CVSS is all well and good, but I’ve been thinking about an SSL vulnerability scoring system specifically for the enterprise administrator. Such a system could be a reference for discussing the severity of new vulnerabilities like OprahSSL and slot them into a stack rank. Using the enterprise specifically as the context for SSL, we can turn value judgments into metrics. For example, we might decide that server vulnerabilities are worse than client vulnerabilities. The former means we have to patch something to protect corporate assets. The latter means that browsers will invisibly update their client software and we can go back to playing Minecraft—I mean, migrating firewall rulesets.
To stack rank SSL vulnerabilities for the enterprise, we can quantify the potential impact of a vulnerability by looking at the assets in play. In the table below, higher number values are associated with higher value targets.
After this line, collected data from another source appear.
File: config.mk
export PLATFORM = sky130hd
export DESIGN_NAME = bpsc_strap_cfg
export DESIGN_NICKNAME = d
export VERILOG_FILES = /design/src/bpsc_pkg.sv /design/src/bpsc_strap_cfg.sv
export SDC_FILE = /design/constraint.sdc
export NUM_CORES = 1
export LEC_CHECK = 0
export BUFFER_PORTS_ARGS = -buffer_cell sky130_fd_sc_hd__buf_4
export CORE_MARGIN = 5
export CORE_UTILIZATION = 50
export DETAILED_ROUTE_END_ITERATION = 10
export PLACE_DENSITY = 0.9
export SYNTH_ARGS = -nofsm -noshare
export SYNTH_HDL_FRONTEND = slang
export SYNTH_SLANG_ARGS = --single-unit
File: constraint.sdc
create_clock -name mclk -period 2.3 [get_ports mclk]
set_clock_uncertainty 0.2 [all_clocks]
set_input_delay 0.115 -clock mclk [delete_from_list [all_inputs] [get_ports mclk]]
set_output_delay 0.115 -clock mclk [all_outputs]
set_load 0.02 [all_outputs]
File: src/bpsc_pkg.sv
package bpsc_pkg;
  // strap bus layout
  localparam int STRAP_W   = 31;
  localparam int B_ORDER   = 30;
  localparam int B_UARTCLK = 29;
  localparam int B_CFGHOLD = 28;
  localparam int B_CFGMASK = 27;
  localparam int B_CPUHOLD = 26;
  localparam int B_SDRBUF  = 25;
  localparam int B_AOACK   = 24;
  localparam int B_PUST_HI = 23;
  localparam int B_PUST_LO = 20;
  localparam int B_CLASS   = 19;
  localparam int B_PCIARB  = 18;
  localparam int B_CPUARB  = 17;
  localparam int B_BASE_LO = 15;
  localparam int B_RAT_LO  = 12;
  localparam int B_P0W_LO  = 10;
  localparam int B_VEC0    = 9;
  localparam int B_P1W_LO  = 7;
  localparam int B_VEC1    = 6;
  localparam int B_P2W_LO  = 4;
  localparam int B_VEC2    = 3;
  localparam int B_P3W_LO  = 1;
  localparam int B_VEC3    = 0;
  // settle time of the pin synchroniser
  localparam int SYNC_STAGES = 2;
  // register offsets
  localparam logic [7:0] REG_STRAP  = 8'h00;
  localparam logic [7:0] REG_CTRL   = 8'h04;
  localparam logic [7:0] REG_STATUS = 8'h08;
  localparam logic [7:0] REG_ROUTE  = 8'h0C;
  // control register fields
  localparam int C_CFGHOLD = 0;
  localparam int C_CPUHOLD = 1;
  localparam int C_ORDER   = 2;
  localparam int C_VEC0    = 3;
  localparam int C_VEC1    = 4;
  localparam logic [4:0] CTRL_RST = 5'h00;
  // clock ratio codes
  localparam logic [2:0] RAT_3_2 = 3'h1;
  localparam logic [2:0] RAT_2_1 = 3'h2;
  localparam logic [2:0] RAT_5_2 = 3'h3;
  localparam logic [2:0] RAT_1_1 = 3'h4;
  localparam logic [2:0] RAT_3_1 = 3'h6;
  // register group base per strap code
  localparam logic [31:0] BASE_00 = 32'hFEFF0000;
  localparam logic [31:0] BASE_01 = 32'hFEFE0000;
  localparam logic [31:0] BASE_10 = 32'hFEFD0000;
  localparam logic [31:0] BASE_11 = 32'hFEFC0000;
  // reset vector window
  localparam logic [31:0] VEC_LO = 32'hFFF00000;
  // class codes reported in configuration space
  localparam logic [23:0] CLASS_BRIDGE = 24'h068000;
  localparam logic [23:0] CLASS_IOP    = 24'h0E0001;

  typedef enum logic [1:0] {BANK_NONE, BANK_A, BANK_B} bpsc_bank_e;
  typedef enum {ST_WAIT, ST_LOAD, ST_RUN} bpsc_state_e;
  typedef enum {ARB_IDLE, ARB_CPU, ARB_BRG} bpsc_arb_e;

  // captured configuration
  typedef struct packed {
    logic        uart_ext_clk;
    logic        cfg_space_mask;
    logic        sdram_ext_buffer_flag;
    logic        unmapped_addr_only_ack;
    logic [3:0]  power_up_status;
    logic        class_iop;
    logic        pci_arb_en;
    logic        cpu_arb_en;
    logic [1:0]  base_code;
    logic [2:0]  clk_ratio;
    logic [1:0]  port0_data_width;
    logic [1:0]  port1_data_width;
    logic [1:0]  port2_data_width;
    logic [1:0]  port3_data_width;
    logic        vec_en2;
    logic        vec_en3;
  } bpsc_cfg_s;
endpackage

File: src/bpsc_strap_cfg.sv
// Behaviour
// - sample strap pins 30..0 just after power-up reset release for configuration
// - bit 30 high selects legacy 16-bit data ordering, low native
// - configuration holdoff retries every external config access until cleared
// - bit 27 low leaves all config registers visible, none masked
// - bit 26 holds processor in reset until software releases it
// - bit 25 low means no external SDRAM register buffers assumed
// - bit 24 high acknowledges unmapped address-only processor cycles
// - bits 23..20 captured as status bits 3..0, software readable
// - bit 19 low reports bridge class, high reports I/O processor
// - bit 18 enables internal PCI arbiter; board passes it through from setting
// - bit 17 high enables internal processor-bus arbiter
// - bits 16..15 pick register group base; 00 is FEFF0000
// - bits 14..12 encode clock ratio; 000, 101, 111 reserved
// - bits 11..10 set channel 0 width; 01 is 16-bit
// - bit 9 enables channel 0 as reset vector source
// - bits 8..7 set channel 1 width; 11 is 16-bit legacy
// - bit 6 makes channel 1 vector source when channel 0 disabled
// - bits 3 and 0 low keep channels 2, 3 off vectors
// - processor-bus arbiter grants between processor and bridge master
// - vector range FFF00000..FFFFFFFF goes to bank A if channel 0 enabled, else B if channel 1, else none; outside it none
`timescale 1ns/1ps
`default_nettype none
module bpsc_strap_cfg
  import bpsc_pkg::*;
(
  // clock, reset, enable
  input  wire logic         mclk,
  input  wire logic         rst_n,
  input  wire logic         clk_en,
  // strap pins
  input  wire logic [30:0]  cfg_strap_bus,
  // register port
  input  wire logic [7:0]   reg_addr,
  input  wire logic [31:0]  reg_wdata,
  input  wire logic         reg_wr,
  input  wire logic         reg_rd,
  output logic [31:0]       reg_rdata,
  // pci configuration access gate
  input  wire logic         pci_cfg_req,
  output logic              pci_cfg_retry,
  output logic              pci_cfg_accept,
  // processor address-only cycles
  input  wire logic         cpu_addr_only,
  input  wire logic         cpu_addr_hit,
  output logic              cpu_ao_ack,
  // processor bus arbitration
  input  wire logic         cpu_bus_request,
  input  wire logic         brg_bus_request,
  output logic              cpu_bus_grant,
  output logic              brg_bus_grant,
  // reset vector routing
  input  wire logic [31:0]  vec_addr,
  input  wire logic         vec_valid,
  output bpsc_bank_e        vec_bank,
  // configuration outputs
  output logic              cfg_loaded,
  output logic              cpu_hold_reset,
  output logic              legacy_data_order_en,
  output logic              cfg_space_mask,
  output logic              sdram_ext_buffer_flag,
  output logic              uart_ext_clk_sel,
  output logic [23:0]       pci_class_code,
  output logic              pci_arb_en,
  output logic              cpu_arb_en,
  output logic [31:0]       bridge_ctrl_group,
  output logic [2:0]        clk_ratio,
  output logic              clk_ratio_ok,
  output logic [1:0]        port0_data_width,
  output logic [1:0]        port1_data_width
);

  // true for a defined processor-to-pci ratio code
  function automatic logic ratio_ok(input logic [2:0] c);
    case (c)
      RAT_3_2, RAT_2_1, RAT_5_2, RAT_1_1, RAT_3_1: ratio_ok = 1'b1;
      default:                                    ratio_ok = 1'b0;
    endcase
  endfunction

  // bank that serves the reset vector
  function automatic bpsc_bank_e vec_route(input logic en0,
                                           input logic en1);
    if (en0) begin
      vec_route = BANK_A;
    end else if (en1) begin
      vec_route = BANK_B;
    end else begin
      vec_route = BANK_NONE;
    end
  endfunction

  // base address of the register group
  function automatic logic [31:0] base_of(input logic [1:0] c);
    case (c)
      2'h0:    base_of = BASE_00;
      2'h1:    base_of = BASE_01;
      2'h2:    base_of = BASE_10;
      default: base_of = BASE_11;
    endcase
  endfunction

  // pin synchroniser; first stage is read only by the second
  logic [30:0] sync1_q;
  logic [30:0] sync2_q;
  logic        req1_q;
  logic        req2_q;

  always_ff @(posedge mclk or negedge rst_n) begin
    if (!rst_n) begin
      sync1_q <= '0;
      sync2_q <= '0;
      req1_q  <= 1'b0;
      req2_q  <= 1'b0;
    end else if (clk_en) begin
      sync1_q <= cfg_strap_bus;
      sync2_q <= sync1_q;
      req1_q  <= cpu_bus_request;
      req2_q  <= req1_q;
    end
  end

  // capture sequencer and captured configuration
  bpsc_state_e st_q, st_d;
  logic [1:0]  wait_q, wait_d;
  logic [30:0] raw_q, raw_d;
  bpsc_cfg_s   cfg_q, cfg_d;
  logic [4:0]  ctrl_q, ctrl_d;

  // decode of the register port
  logic wr_ctrl;
  assign wr_ctrl = reg_wr && (reg_addr == REG_CTRL);

  // waiting for the synchroniser to fill avoids latching stale zeros
  always_comb begin
    st_d   = st_q;
    wait_d = wait_q;
    raw_d  = raw_q;
    cfg_d  = cfg_q;
    ctrl_d = ctrl_q;
    case (st_q)
      ST_WAIT: begin
        if (wait_q == 2'(SYNC_STAGES - 1)) begin
          st_d = ST_LOAD;
        end else begin
          wait_d = wait_q + 2'h1;
        end
      end
      ST_LOAD: begin
        raw_d = sync2_q;
        cfg_d.uart_ext_clk = sync2_q[B_UARTCLK];
        cfg_d.cfg_space_mask = sync2_q[B_CFGMASK];
        cfg_d.sdram_ext_buffer_flag = sync2_q[B_SDRBUF];
        cfg_d.unmapped_addr_only_ack = sync2_q[B_AOACK];
        cfg_d.power_up_status = sync2_q[B_PUST_HI:B_PUST_LO];
        cfg_d.class_iop = sync2_q[B_CLASS];
        cfg_d.pci_arb_en = sync2_q[B_PCIARB];
        cfg_d.cpu_arb_en = sync2_q[B_CPUARB];
        cfg_d.base_code = sync2_q[B_BASE_LO+1:B_BASE_LO];
        cfg_d.clk_ratio = sync2_q[B_RAT_LO+2:B_RAT_LO];
        cfg_d.port0_data_width = sync2_q[B_P0W_LO+1:B_P0W_LO];
        cfg_d.port1_data_width = sync2_q[B_P1W_LO+1:B_P1W_LO];
        cfg_d.port2_data_width = sync2_q[B_P2W_LO+1:B_P2W_LO];
        cfg_d.port3_data_width = sync2_q[B_P3W_LO+1:B_P3W_LO];
        // channels 2 and 3 vector enables
        cfg_d.vec_en2 = sync2_q[B_VEC2];
        cfg_d.vec_en3 = sync2_q[B_VEC3];
        ctrl_d[C_CFGHOLD] = sync2_q[B_CFGHOLD];
        ctrl_d[C_CPUHOLD] = sync2_q[B_CPUHOLD];
        ctrl_d[C_ORDER] = sync2_q[B_ORDER];
        ctrl_d[C_VEC0] = sync2_q[B_VEC0];
        ctrl_d[C_VEC1] = sync2_q[B_VEC1];
        st_d = ST_RUN;
      end
      ST_RUN: begin
        if (wr_ctrl) begin
          ctrl_d = reg_wdata[4:0];
        end
      end
      default: begin
        st_d = ST_WAIT;
      end
    endcase
  end

  // capture registers; state only moves with the clock enable
  always_ff @(posedge mclk or negedge rst_n) begin
    if (!rst_n) begin
      st_q   <= ST_WAIT;
      wait_q <= 2'h0;
      raw_q  <= '0;
      cfg_q  <= '0;
      ctrl_q <= CTRL_RST;
    end else if (clk_en) begin
      st_q   <= st_d;
      wait_q <= wait_d;
      raw_q  <= raw_d;
      cfg_q  <= cfg_d;
      ctrl_q <= ctrl_d;
    end
  end

  // processor-bus arbiter
  bpsc_arb_e arb_q, arb_d;
  logic      cpu_ok;
  logic      arb_on;

  // a processor held in reset must not own the bus
  assign cpu_ok = req2_q && !cpu_hold_reset;
  assign arb_on = (st_q == ST_RUN) && cfg_q.cpu_arb_en;

  always_comb begin
    arb_d = arb_q;
    case (arb_q)
      ARB_IDLE: begin
        if (cpu_ok) begin
          arb_d = ARB_CPU;
        end else if (brg_bus_request) begin
          arb_d = ARB_BRG;
        end
      end
      ARB_CPU: begin
        // hand over on release so neither side starves
        if (!cpu_ok) begin
          arb_d = brg_bus_request ? ARB_BRG : ARB_IDLE;
        end
      end
      ARB_BRG: begin
        if (!brg_bus_request) begin
          arb_d = cpu_ok ? ARB_CPU : ARB_IDLE;
        end
      end
      default: begin
        arb_d = ARB_IDLE;
      end
    endcase
    if (!arb_on) begin
      arb_d = ARB_IDLE;
    end
  end

  // arbiter state; no parking, so an idle bus has no owner
  // limitation: a lone bridge requester pays one edge before its grant, the processor three
  always_ff @(posedge mclk or negedge rst_n) begin
    if (!rst_n) begin
      arb_q <= ARB_IDLE;
    end else if (clk_en) begin
      arb_q <= arb_d;
    end
  end

  // grants come straight from the state flops
  assign cpu_bus_grant = (arb_q == ARB_CPU);
  assign brg_bus_grant = (arb_q == ARB_BRG);

  // vector routing and register read data
  bpsc_bank_e  bank_q, bank_d;
  logic [31:0] rdata_q, rdata_d;

  always_comb begin
    bank_d = BANK_NONE;
    // window runs to the top of the space, so one compare suffices
    if (vec_valid && (vec_addr >= VEC_LO) && (st_q == ST_RUN)) begin
      bank_d = vec_route(ctrl_q[C_VEC0], ctrl_q[C_VEC1]);
    end
  end

  // read data stands only in the cycle after the strobe
  always_comb begin
    rdata_d = 32'h00000000;
    if (reg_rd) begin
      case (reg_addr)
        REG_STRAP: begin
          rdata_d = {1'b0, raw_q};
        end
        REG_CTRL: begin
          rdata_d = {27'h0, ctrl_q};
        end
        REG_STATUS: begin
          rdata_d = {20'h0, cfg_loaded, clk_ratio_ok, cfg_q.clk_ratio,
                     cfg_q.class_iop, cfg_q.base_code,
                     cfg_q.power_up_status};
        end
        REG_ROUTE: begin
          rdata_d = {24'h0, cfg_q.vec_en3, cfg_q.vec_en2,
                     cfg_q.port3_data_width, cfg_q.port2_data_width,
                     vec_route(ctrl_q[C_VEC0], ctrl_q[C_VEC1])};
        end
        default: begin
          rdata_d = 32'h00000000;
        end
      endcase
    end
  end

  // routing and read data registers
  always_ff @(posedge mclk or negedge rst_n) begin
    if (!rst_n) begin
      bank_q  <= BANK_NONE;
      rdata_q <= 32'h00000000;
    end else if (clk_en) begin
      bank_q  <= bank_d;
      rdata_q <= rdata_d;
    end
  end

  // registered so the bank decode sees a glitch-free select
  assign vec_bank  = bank_q;
  assign reg_rdata = rdata_q;

  // configuration outputs
  assign cfg_loaded            = (st_q == ST_RUN);
  assign cpu_hold_reset        = !cfg_loaded || ctrl_q[C_CPUHOLD];
  assign legacy_data_order_en  = ctrl_q[C_ORDER];
  assign cfg_space_mask        = cfg_q.cfg_space_mask;
  assign sdram_ext_buffer_flag = cfg_q.sdram_ext_buffer_flag;
  assign uart_ext_clk_sel      = cfg_q.uart_ext_clk;
  assign pci_class_code = cfg_q.class_iop ? CLASS_IOP : CLASS_BRIDGE;
  // pci arbiter; off leaves arbitration to the baseboard
  assign pci_arb_en = cfg_q.pci_arb_en && cfg_loaded;
  // processor arbiter reported only once loaded
  assign cpu_arb_en = arb_on;
  assign bridge_ctrl_group = base_of(cfg_q.base_code);
  assign clk_ratio    = cfg_q.clk_ratio;
  assign clk_ratio_ok = ratio_ok(cfg_q.clk_ratio);
  assign port0_data_width = cfg_q.port0_data_width;
  assign port1_data_width = cfg_q.port1_data_width;

  // holdoff retries config access; retry also until load
  assign pci_cfg_retry  = pci_cfg_req && (!cfg_loaded || ctrl_q[C_CFGHOLD]);
  assign pci_cfg_accept = pci_cfg_req && !pci_cfg_retry;

  assign cpu_ao_ack = cpu_addr_only && !cpu_addr_hit && cfg_loaded &&
                      cfg_q.unmapped_addr_only_ack;

endmodule
`default_nettype wire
Most SSL vulnerabilities (CRIME, TIME, BEAST, BREACH, POODLE) are oracle attacks, meaning that they tease information out of the encrypted text one byte at a time. Often they require software running inside the browser (so-called “man-in-the-browser”) coupled with software that can see and or modify data in-transit (man-in-the-middle). Some exploits require only one of these two (MitB or MitM) and others require both of these as well as millions of messages (MMM) from which they can tease out information.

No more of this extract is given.